**config.mk**
```make
export PLATFORM = sky130hd
export DESIGN_NAME = simd_calculus_pipe
export DESIGN_NICKNAME = d
export VERILOG_FILES = /design/src/rtl/simd_calc_pkg.sv /design/src/rtl/calc_isqrt_lane.sv /design/src/rtl/simd_calculus_pipe.sv
export SDC_FILE = /design/constraint.sdc
export NUM_CORES = 2
export LEC_CHECK = 0
export BUFFER_PORTS_ARGS = -buffer_cell sky130_fd_sc_hd__buf_2
export CORE_MARGIN = 3
export CORE_UTILIZATION = 40
export DETAILED_ROUTE_END_ITERATION = 8
export SLEW_MARGIN = 20
export SYNTH_ARGS = -nofsm -noshare
export SYNTH_HDL_FRONTEND = slang
export SYNTH_SLANG_ARGS = --single-unit
```
**constraint.sdc**
```tcl
create_clock -name clk -period 4.5 [get_ports clk]
set_input_delay 0.9 -clock clk [delete_from_list [all_inputs] [get_ports clk]]
set_output_delay 0.9 -clock clk [all_outputs]
set_load 0.03 [all_outputs]
```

··········

Print the full listing, word for word.

Response area
**config.mk**
```make
export PLATFORM = sky130hd
export DESIGN_NAME = simd_calculus_pipe
export DESIGN_NICKNAME = d
export VERILOG_FILES = /design/src/rtl/simd_calc_pkg.sv /design/src/rtl/calc_isqrt_lane.sv /design/src/rtl/simd_calculus_pipe.sv
export SDC_FILE = /design/constraint.sdc
export NUM_CORES = 2
export LEC_CHECK = 0
export BUFFER_PORTS_ARGS = -buffer_cell sky130_fd_sc_hd__buf_2
export CORE_MARGIN = 3
export CORE_UTILIZATION = 40
export DETAILED_ROUTE_END_ITERATION = 8
export SLEW_MARGIN = 20
export SYNTH_ARGS = -nofsm -noshare
export SYNTH_HDL_FRONTEND = slang
export SYNTH_SLANG_ARGS = --single-unit
```
**constraint.sdc**
```tcl
create_clock -name clk -period 4.5 [get_ports clk]
set_input_delay 0.9 -clock clk [delete_from_list [all_inputs] [get_ports clk]]
set_output_delay 0.9 -clock clk [all_outputs]
set_load 0.03 [all_outputs]
```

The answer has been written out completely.